As it always did, the thought of Nizahl curved claws of hatred in my belly. I wasn’t capable of sending magic flying in fits of emotion anymore. All I had left was fantasy. I imagined meeting Supreme Rawain in the kingdom he’d laid waste to. I would drive his scepter through the softest part of his stomach, watch the cruelty drain from his blue eyes. Plant him on the steps of the fallen palace for the spirits of Jasad’s dead to feast upon.
“Ah, yes, an Heir.” I paused. “Sorn.”
“The Orban Heir?” Sefa lifted her brows. “Your tastes run toward the brutish? A thirst for danger, perhaps?”

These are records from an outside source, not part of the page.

## src/mem_pkg.sv

```systemverilog
`default_nettype none

package mem_pkg;

	localparam int MEM_ADDR_W = 10;
	localparam int MEM_DEPTH  = 1 << MEM_ADDR_W;
	localparam int MEM_DATA_W = 64;
	localparam int MEM_BYTE_W = 8;
	localparam int MEM_BYTES  = MEM_DATA_W / MEM_BYTE_W;
	localparam int MEM_RD_LAT = 2; // Cycles from raddr to rdata in the RAM.

	typedef logic [MEM_ADDR_W-1:0] addr_t;
	typedef logic [MEM_DATA_W-1:0] word_t;
	typedef logic [MEM_BYTES-1:0]  strobe_t; // Bit i enables byte i of the word.

	typedef enum logic [1:0] {
		OP_READ  = 2'd0,
		OP_WRITE = 2'd1,
		OP_CLEAR = 2'd2
	} mem_op_e;

	typedef enum logic [2:0] {
		INIT,
		IDLE,
		WRITE,
		READ_WAIT,
		CLEAR_WAIT,
		ACK_HOLD
	} ctrl_state_e;

	// Host request, held stable while req or ack is high.
	typedef struct packed {
		mem_op_e op;
		addr_t   addr;
		strobe_t strobe;
		word_t   wdata;
	} mem_req_t;

	typedef struct packed {
		word_t rdata;
	} mem_rsp_t;

endpackage

`default_nettype wire

```

## src/rd_capture.sv

```systemverilog
`timescale 1ns/1ps
`default_nettype none

module rd_capture #(
	parameter int LATENCY = 2
) (
	input  logic            clk,
	input  logic            arst_n,
	input  logic            issue,
	input  mem_pkg::word_t  rdata,
	output logic            done,
	output mem_pkg::word_t  word
);

	import mem_pkg::*;

	localparam int PEND_W = $clog2(LATENCY + 2);

	logic              last;   // Valid bit leaving the pipe, aligned with rdata.
	word_t             hold_q;
	logic [PEND_W-1:0] pend;   // Reads issued and not yet returned.

	if (LATENCY == 0) begin : g_comb
		assign last = issue;
	end else begin : g_pipe
		logic [LATENCY-1:0] vld;

		always_ff @(posedge clk or negedge arst_n) begin
			if (!arst_n) begin
				vld <= '0;
			end else begin
				vld[0] <= issue;
				for (int i = 1; i < LATENCY; i++) begin
					vld[i] <= vld[i-1];
				end
			end
		end

		assign last = vld[LATENCY-1];
	end

	always_ff @(posedge clk) begin
		if (last)
			hold_q <= rdata;
	end

	assign done = last;
	assign word = last ? rdata : hold_q; // Bypass so the word arrives with done.

	always_ff @(posedge clk or negedge arst_n) begin
		if (!arst_n)
			pend <= '0;
		else if (issue && !done)
			pend <= pend + 1'b1;
		else if (done && !issue)
			pend <= pend - 1'b1;
	end

	a_done_after_issue: assert property (@(posedge clk) disable iff (!arst_n)
		done |-> (pend != '0 || issue))
		else $error("rd_capture returned data that was never requested");

endmodule

`default_nettype wire

```

## config.mk

```make
export PLATFORM = sky130hd
export DESIGN_NAME = rd_capture
export DESIGN_NICKNAME = d
export VERILOG_FILES = /design/src/mem_pkg.sv /design/src/rd_capture.sv
export SDC_FILE = /design/constraint.sdc
export NUM_CORES = 1
export LEC_CHECK = 0
export BUFFER_PORTS_ARGS = -buffer_cell sky130_fd_sc_hd__clkbuf_2
export CORE_ASPECT_RATIO = 1.2
export CORE_MARGIN = 3
export CORE_UTILIZATION = 40
export DETAILED_ROUTE_END_ITERATION = 8
export GPL_TIMING_DRIVEN = 1
export HOLD_SLACK_MARGIN = 0.15
export PLACE_DENSITY = 0.8
export RECOVER_POWER = 25
export SLEW_MARGIN = 20
export SYNTH_ARGS = -nofsm -noshare
export SYNTH_HDL_FRONTEND = slang
export SYNTH_SLANG_ARGS = --single-unit
```

## constraint.sdc

```tcl
create_clock -name clk -period 1.2 [get_ports clk]
set_input_delay 0.12 -clock clk [delete_from_list [all_inputs] [get_ports clk]]
set_output_delay 0.12 -clock clk [all_outputs]
set_load 0.02 [all_outputs]
```

==> impl_metrics.py <==
metrics = {
    "run_status": {
        "outcome": "finished, violations left",
        "violations": "negative setup slack",
    },
    "layout": {
        "final_cell_mix": "clkbuf_2 (116), dfxtp_1 (64), mux2_4 (62)",
        "final_common_cell": "clkbuf_2",
        "drive_above_1_share_pct": 75.8,
        "seq_area_um2": 1340,
        "multiInputGateArea_um2": 953,
        "fillers": 477,
        "utilization_pct": 60.6,
        "fin_nets": 348,
        "final-instance-count-excl-fill": 365,
        "syn_to_final_growth_pct": 44.4,
        "diodes": 0,
    },
    "timing": {
        "hold_viol_final": 0,
        "period_minus_slack_ns": 1.67,
        "setup_viol": 65,
        "worst_slew_pin_slew_ns": 0.194,
        "slew_viol_final": 0,
        "period_share_pct": 139,
        "hold_ws_ns": 0.0183,
        "setup_slack_ns": -0.470,
        "tns_ns": -28.50,
        "fmax_mhz": 599,
        "slew-limit-headroom_pct": 87.1,
        "rsz0062_at_grt": "true",
        "fin_worst_skew_ns": 0.00566,
    },
    "placed_design": {
        "gp_congestion": 0.718,
        "dp_hpwl_um": 3840,
        "dp_cells": 345,
        "io_buffers": 131,
    },
    "route": {
        "via_count": 1556,
        "drt_first_pass_iters": 4,
        "antenna_left": 0,
        "wl_um": 5190,
        "wire_per_inst_um": 14.2,
        "viasPerCell": 4.26,
        "drc_errors": 0,
        "drt_iter0_drc": 48,
    },
    "synthesis": {
        "syn_avg_cell_area_um2": 17.6,
        "synth-seq-cells": 66,
        "yosys_warnings": 0,
        "synthMuxAreaShare_pct": 39.3,
        "synthXorXnorAreaFrac_pct": 0,
        "syn_area_um2": 2410,
        "synth_cells": 137,
        "ys_types": 6,
        "ys_seq_area_share_pct": 55.3,
        "synthAdderAreaFrac_pct": 0,
        "synthesis.nets": 204,
        "synth_top_family_by_area": "multiplexers",
        "synth_compound_area_share_pct": 0,
        "synthSimpleGateAreaFrac_pct": 0,
    },
    "setup_path": {
        "cp_data_arrival_time_ns": 1.55,
        "end_kind": "primary output",
        "critPathKind": "reg2out",
        "worstPathRequired_ns": 1.08,
        "critPathLaunchType": "register",
        "worstPathMaxFanout": 25,
    },
    "global_route": {
        "grt_max_degree": 26,
        "antenna_found_initial": 0,
        "grtUsageTotal_pct": 15.4,
        "grt_pass1_vias": 1596,
        "grt_pass1_wl_um": 8140,
        "grt_overflow": 0,
    },
    "power_and_ir_drop": {
        "powerDensity_nw_per_um2": 1640,
        "design_power_total_mw": 5.71,
        "p_leak_nw": 1.82,
        "max-vdd-ir-drop_mv": 0.698,
    },
    "cts": {
        "cts-root-buf": "clkbuf_8",
        "clk_pin_slew_ns": 0.07,
        "htreeDepth": 3,
        "cts_made_buffers": 9,
        "clockBufferDepth": 2,
        "cts.sinks": 66,
        "ctsHoldBuffers": 3,
        "cts_tree": "built",
        "worst_skew_pair.late_latency_ns": 0.33,
    },
    "hold_path": {
        "min_path_type": "in2reg",
    },
    "floorplan": {
        "rows": 30,
        "die-area_um2": 6990,
        "pin_count": 132,
        "die_x_um": 76.8,
        "die_h_um": 91.0,
        "start_util_pct": 41.9,
        "coreArea_um2": 5740,
    },
    "run": {
        "maxCapViolCount": 0,
    },
}
==> routing by layer <==
layer,global-route usage (%),part of all wire (%)
met1,17.6,41
met2,24.1,48
met3,5.75,9.1
met4,9.52,1.5
met5,0,0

I winked. “What danger is there in a brute?”
CHAPTER TWO
Long after decent people were asleep, I crept out of the keep.
I wrapped both arms around the basket’s middle as I sped down the hill. My hood hung low over my forehead. Loose curls gathered at the base of my neck, warming me against the wind. I hated leaving the keep without my hair in a braid. The curtain of curls was the perfect weapon for an enemy wishing to swing me around like a cattle hoop. Marek and Sefa’s impromptu visit had rushed my schedule.
Night had thickened over Mahair, and a dense fog hung over the shuttered shops. In three hours, Yuli would rouse the boys sleeping in the barn to muck the grounds and release the cows for their feeding. Children would line up outside the bakery, latticed wooden trays propped on their shoulders to carry breakfast back to their families. Mahair, like the rest of Omal, thrived best in the daylit hours.
I paused at the end of the hill and scanned the path. We lived right behind the vagrant road, but the vagrants knew better than to trouble me. The soldiers were the real problem. I couldn’t risk running into the patrol again. They changed shifts only twice: once at dawn and again at dusk.